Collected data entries

== Segment start ==

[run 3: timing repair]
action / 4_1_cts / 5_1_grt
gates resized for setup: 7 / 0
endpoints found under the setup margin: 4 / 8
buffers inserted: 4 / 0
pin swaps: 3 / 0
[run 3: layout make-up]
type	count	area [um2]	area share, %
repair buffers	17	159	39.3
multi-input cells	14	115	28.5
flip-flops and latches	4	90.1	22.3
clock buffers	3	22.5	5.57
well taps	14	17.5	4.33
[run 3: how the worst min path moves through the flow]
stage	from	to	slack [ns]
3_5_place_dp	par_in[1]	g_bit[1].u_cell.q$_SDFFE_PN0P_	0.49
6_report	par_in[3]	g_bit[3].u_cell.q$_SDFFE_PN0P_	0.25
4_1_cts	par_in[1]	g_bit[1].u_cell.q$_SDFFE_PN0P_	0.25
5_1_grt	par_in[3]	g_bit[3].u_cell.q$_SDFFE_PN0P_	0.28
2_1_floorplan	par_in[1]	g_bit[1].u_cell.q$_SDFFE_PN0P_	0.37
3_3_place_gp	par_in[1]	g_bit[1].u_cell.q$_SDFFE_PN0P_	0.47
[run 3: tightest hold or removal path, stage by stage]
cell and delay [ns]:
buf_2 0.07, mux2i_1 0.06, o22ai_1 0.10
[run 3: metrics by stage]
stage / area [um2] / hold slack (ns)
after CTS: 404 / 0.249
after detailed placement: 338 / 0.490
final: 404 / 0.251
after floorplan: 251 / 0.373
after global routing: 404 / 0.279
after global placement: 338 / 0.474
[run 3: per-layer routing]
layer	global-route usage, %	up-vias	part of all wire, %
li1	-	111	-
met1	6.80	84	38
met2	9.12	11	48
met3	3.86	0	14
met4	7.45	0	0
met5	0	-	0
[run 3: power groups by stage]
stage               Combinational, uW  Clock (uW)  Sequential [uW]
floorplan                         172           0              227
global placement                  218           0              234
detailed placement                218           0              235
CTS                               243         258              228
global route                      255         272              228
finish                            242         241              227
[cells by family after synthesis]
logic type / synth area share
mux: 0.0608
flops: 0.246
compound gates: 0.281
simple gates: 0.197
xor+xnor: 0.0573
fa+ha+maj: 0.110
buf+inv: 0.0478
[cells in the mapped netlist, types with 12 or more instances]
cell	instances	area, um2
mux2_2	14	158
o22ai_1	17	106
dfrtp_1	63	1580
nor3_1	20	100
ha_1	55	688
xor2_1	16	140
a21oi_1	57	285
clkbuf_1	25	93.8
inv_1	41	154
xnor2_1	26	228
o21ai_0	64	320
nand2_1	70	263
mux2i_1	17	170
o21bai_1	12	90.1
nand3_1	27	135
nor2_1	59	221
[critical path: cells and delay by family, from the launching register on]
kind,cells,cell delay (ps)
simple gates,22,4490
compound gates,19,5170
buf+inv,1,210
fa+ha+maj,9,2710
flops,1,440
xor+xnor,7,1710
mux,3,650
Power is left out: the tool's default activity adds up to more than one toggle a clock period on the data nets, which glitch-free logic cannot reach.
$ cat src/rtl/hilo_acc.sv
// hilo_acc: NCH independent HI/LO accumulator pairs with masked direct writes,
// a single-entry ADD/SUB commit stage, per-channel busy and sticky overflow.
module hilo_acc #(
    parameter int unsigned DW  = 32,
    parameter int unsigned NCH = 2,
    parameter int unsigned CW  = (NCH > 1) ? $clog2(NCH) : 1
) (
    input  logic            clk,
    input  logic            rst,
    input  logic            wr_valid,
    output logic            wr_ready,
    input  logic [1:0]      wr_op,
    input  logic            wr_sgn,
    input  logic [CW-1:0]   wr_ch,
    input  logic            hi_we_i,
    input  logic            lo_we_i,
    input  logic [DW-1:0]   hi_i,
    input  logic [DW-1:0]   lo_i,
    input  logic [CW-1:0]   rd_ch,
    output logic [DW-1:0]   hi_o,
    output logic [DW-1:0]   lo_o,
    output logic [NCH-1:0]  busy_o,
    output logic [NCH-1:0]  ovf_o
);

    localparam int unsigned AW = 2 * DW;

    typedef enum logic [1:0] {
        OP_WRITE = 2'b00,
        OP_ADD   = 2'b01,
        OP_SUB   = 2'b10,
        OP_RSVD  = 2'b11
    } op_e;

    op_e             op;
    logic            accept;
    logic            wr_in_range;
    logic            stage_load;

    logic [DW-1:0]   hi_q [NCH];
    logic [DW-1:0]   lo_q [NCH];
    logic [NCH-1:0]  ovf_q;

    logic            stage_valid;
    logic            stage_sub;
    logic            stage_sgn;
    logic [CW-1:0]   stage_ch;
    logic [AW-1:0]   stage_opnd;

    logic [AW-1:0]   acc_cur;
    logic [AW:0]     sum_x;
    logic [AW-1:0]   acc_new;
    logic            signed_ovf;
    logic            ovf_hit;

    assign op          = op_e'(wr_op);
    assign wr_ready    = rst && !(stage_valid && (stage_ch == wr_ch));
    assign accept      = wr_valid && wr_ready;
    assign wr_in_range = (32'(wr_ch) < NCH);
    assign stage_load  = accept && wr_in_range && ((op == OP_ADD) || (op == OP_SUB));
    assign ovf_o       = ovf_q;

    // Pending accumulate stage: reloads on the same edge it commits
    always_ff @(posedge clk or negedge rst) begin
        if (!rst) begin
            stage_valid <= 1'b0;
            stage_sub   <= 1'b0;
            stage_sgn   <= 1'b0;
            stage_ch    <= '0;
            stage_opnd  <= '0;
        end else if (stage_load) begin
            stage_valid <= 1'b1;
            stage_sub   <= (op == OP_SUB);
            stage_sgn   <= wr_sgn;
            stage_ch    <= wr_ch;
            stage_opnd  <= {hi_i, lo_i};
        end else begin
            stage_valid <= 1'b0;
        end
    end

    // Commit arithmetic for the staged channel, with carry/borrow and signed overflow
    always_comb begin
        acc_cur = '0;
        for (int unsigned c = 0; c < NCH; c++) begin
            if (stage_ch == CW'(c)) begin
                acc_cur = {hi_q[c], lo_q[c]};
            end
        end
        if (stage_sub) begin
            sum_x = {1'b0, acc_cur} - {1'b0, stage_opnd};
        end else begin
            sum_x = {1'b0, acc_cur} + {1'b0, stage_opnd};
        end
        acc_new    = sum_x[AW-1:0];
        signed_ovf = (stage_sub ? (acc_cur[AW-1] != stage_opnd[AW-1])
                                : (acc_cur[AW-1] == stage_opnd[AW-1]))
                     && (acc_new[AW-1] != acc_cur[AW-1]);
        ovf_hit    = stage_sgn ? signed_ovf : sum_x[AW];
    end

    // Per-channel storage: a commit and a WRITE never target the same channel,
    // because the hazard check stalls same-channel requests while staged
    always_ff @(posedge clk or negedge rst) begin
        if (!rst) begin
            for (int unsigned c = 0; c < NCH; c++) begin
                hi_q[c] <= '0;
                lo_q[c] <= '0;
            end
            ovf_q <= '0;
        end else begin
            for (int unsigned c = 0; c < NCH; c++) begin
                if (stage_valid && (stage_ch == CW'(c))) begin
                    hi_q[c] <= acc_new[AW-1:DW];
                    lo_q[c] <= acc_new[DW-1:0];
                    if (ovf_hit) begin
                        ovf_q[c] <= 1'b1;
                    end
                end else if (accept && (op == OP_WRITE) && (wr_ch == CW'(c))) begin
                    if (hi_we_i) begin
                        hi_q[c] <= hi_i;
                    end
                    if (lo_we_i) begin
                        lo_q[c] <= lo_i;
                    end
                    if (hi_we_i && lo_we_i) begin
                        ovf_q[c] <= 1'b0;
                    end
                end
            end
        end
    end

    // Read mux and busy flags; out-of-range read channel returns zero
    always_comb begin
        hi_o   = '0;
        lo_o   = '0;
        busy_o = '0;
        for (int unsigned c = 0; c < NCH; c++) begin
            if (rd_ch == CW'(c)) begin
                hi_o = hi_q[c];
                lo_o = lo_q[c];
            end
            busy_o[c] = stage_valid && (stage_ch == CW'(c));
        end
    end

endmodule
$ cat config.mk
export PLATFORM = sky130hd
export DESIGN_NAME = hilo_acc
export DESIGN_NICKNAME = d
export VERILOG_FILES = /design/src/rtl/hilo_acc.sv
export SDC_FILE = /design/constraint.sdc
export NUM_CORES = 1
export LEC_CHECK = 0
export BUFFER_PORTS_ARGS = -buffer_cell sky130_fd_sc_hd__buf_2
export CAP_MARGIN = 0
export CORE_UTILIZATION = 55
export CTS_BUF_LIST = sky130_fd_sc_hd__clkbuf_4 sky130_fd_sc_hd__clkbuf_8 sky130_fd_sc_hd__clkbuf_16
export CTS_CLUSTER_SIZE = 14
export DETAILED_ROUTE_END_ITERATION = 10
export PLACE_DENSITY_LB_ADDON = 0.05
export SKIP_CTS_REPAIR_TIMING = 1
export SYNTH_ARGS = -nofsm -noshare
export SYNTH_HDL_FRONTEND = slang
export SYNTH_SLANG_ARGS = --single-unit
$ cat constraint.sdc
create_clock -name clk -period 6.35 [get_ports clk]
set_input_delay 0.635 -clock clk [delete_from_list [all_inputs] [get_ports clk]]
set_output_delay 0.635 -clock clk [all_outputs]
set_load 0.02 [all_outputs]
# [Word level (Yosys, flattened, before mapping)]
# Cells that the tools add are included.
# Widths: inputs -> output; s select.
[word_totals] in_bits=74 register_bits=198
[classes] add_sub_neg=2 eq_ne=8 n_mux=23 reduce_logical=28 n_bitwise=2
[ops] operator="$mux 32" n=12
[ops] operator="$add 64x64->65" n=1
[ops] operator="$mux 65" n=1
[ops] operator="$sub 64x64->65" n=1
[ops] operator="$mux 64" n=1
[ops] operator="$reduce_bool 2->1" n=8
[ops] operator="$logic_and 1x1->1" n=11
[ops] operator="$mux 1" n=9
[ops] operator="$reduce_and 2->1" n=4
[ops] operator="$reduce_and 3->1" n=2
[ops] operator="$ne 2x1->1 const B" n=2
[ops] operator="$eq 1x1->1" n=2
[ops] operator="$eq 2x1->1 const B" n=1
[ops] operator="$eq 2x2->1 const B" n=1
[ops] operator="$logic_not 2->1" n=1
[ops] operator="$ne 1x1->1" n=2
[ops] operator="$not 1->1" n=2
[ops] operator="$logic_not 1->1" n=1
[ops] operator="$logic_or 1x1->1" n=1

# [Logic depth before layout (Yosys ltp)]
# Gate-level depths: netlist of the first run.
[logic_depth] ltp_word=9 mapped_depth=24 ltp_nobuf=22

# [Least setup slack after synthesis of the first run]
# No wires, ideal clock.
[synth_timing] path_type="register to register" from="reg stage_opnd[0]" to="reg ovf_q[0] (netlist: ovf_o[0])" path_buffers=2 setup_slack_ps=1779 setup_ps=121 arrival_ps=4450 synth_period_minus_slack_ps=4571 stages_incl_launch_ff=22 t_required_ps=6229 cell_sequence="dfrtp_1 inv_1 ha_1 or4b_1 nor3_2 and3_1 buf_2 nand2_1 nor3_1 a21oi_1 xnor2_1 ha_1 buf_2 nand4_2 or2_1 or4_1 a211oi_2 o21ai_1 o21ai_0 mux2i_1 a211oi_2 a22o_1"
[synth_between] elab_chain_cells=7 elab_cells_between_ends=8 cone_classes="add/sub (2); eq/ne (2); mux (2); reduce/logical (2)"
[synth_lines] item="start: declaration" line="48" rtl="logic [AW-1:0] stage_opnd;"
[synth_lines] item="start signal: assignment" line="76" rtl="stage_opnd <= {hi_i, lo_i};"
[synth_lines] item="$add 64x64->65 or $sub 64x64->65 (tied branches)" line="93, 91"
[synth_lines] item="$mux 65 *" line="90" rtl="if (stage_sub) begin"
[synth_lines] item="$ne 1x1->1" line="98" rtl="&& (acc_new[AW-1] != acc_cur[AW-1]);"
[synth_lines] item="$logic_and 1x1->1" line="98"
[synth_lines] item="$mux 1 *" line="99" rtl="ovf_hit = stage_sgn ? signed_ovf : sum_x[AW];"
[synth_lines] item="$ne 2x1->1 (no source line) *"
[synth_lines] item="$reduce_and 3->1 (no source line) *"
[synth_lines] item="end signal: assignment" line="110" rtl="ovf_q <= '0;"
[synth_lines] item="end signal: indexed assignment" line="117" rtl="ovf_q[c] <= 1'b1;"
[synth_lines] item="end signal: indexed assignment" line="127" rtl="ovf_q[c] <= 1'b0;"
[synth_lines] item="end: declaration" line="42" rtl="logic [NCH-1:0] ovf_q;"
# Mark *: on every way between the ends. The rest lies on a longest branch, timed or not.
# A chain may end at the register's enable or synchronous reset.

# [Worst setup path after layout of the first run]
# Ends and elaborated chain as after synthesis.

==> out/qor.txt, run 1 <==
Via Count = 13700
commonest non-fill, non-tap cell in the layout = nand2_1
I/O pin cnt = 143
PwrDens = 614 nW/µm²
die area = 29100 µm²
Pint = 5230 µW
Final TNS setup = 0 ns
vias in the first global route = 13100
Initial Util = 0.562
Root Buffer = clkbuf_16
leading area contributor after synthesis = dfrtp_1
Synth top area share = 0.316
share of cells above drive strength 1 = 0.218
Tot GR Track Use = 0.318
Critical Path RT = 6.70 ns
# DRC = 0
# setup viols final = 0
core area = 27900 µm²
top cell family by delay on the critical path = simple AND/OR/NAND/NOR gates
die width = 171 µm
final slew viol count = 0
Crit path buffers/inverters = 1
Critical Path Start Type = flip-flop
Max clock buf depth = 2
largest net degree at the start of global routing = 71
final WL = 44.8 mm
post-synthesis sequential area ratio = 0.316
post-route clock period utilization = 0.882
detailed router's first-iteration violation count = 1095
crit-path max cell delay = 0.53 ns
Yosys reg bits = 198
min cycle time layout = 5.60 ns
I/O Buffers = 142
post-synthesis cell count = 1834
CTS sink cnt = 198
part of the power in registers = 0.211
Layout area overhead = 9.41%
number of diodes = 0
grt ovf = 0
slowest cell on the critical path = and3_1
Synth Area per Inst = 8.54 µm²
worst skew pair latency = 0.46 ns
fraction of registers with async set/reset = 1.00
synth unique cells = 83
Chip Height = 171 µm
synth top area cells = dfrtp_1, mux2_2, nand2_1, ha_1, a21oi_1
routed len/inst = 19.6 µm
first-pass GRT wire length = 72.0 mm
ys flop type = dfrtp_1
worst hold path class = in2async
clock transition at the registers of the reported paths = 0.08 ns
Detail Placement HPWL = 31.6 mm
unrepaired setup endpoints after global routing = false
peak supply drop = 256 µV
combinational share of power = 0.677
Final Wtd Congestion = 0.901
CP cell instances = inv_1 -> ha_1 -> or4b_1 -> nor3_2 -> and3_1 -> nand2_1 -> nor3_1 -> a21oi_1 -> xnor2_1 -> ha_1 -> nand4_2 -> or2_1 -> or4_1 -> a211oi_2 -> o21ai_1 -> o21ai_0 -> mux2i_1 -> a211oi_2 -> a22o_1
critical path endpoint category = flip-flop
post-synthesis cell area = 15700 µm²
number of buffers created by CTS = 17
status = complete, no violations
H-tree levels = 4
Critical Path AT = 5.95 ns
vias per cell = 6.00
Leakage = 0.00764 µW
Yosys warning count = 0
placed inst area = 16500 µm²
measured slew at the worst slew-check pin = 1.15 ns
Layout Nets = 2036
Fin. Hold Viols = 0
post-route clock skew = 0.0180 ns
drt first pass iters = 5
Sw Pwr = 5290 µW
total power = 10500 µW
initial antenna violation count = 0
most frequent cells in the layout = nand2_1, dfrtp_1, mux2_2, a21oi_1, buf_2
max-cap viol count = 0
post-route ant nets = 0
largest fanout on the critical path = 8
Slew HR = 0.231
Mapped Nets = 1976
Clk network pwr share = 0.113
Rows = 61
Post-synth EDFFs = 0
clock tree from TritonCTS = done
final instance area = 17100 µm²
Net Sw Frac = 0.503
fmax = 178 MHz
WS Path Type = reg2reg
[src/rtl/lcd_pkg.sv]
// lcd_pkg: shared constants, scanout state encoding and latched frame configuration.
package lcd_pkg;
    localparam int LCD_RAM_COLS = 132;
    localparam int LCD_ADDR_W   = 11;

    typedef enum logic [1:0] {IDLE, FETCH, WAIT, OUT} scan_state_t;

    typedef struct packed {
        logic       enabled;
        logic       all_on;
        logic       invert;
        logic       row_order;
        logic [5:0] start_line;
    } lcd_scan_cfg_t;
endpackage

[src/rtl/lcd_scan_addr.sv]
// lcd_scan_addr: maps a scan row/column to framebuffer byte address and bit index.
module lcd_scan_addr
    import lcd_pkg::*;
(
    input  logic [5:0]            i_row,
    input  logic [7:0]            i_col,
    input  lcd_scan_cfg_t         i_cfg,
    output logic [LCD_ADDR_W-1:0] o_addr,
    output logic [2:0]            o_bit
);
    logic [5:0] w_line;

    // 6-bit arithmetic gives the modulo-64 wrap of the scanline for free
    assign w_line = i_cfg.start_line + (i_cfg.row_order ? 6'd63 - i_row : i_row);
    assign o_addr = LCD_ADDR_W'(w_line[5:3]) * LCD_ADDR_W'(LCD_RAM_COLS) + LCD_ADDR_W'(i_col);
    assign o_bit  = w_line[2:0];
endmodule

== Segment end ==

Task
Above are the records; from them, give again exactly the lines from the one containing "buffers inserted: 4 / 0" to the one containing "after floorplan: 251 / 0.373", both lines included, and nothing more.

Task output
buffers inserted: 4 / 0
pin swaps: 3 / 0
[run 3: layout make-up]
type	count	area [um2]	area share, %
repair buffers	17	159	39.3
multi-input cells	14	115	28.5
flip-flops and latches	4	90.1	22.3
clock buffers	3	22.5	5.57
well taps	14	17.5	4.33
[run 3: how the worst min path moves through the flow]
stage	from	to	slack [ns]
3_5_place_dp	par_in[1]	g_bit[1].u_cell.q$_SDFFE_PN0P_	0.49
6_report	par_in[3]	g_bit[3].u_cell.q$_SDFFE_PN0P_	0.25
4_1_cts	par_in[1]	g_bit[1].u_cell.q$_SDFFE_PN0P_	0.25
5_1_grt	par_in[3]	g_bit[3].u_cell.q$_SDFFE_PN0P_	0.28
2_1_floorplan	par_in[1]	g_bit[1].u_cell.q$_SDFFE_PN0P_	0.37
3_3_place_gp	par_in[1]	g_bit[1].u_cell.q$_SDFFE_PN0P_	0.47
[run 3: tightest hold or removal path, stage by stage]
cell and delay [ns]:
buf_2 0.07, mux2i_1 0.06, o22ai_1 0.10
[run 3: metrics by stage]
stage / area [um2] / hold slack (ns)
after CTS: 404 / 0.249
after detailed placement: 338 / 0.490
final: 404 / 0.251
after floorplan: 251 / 0.373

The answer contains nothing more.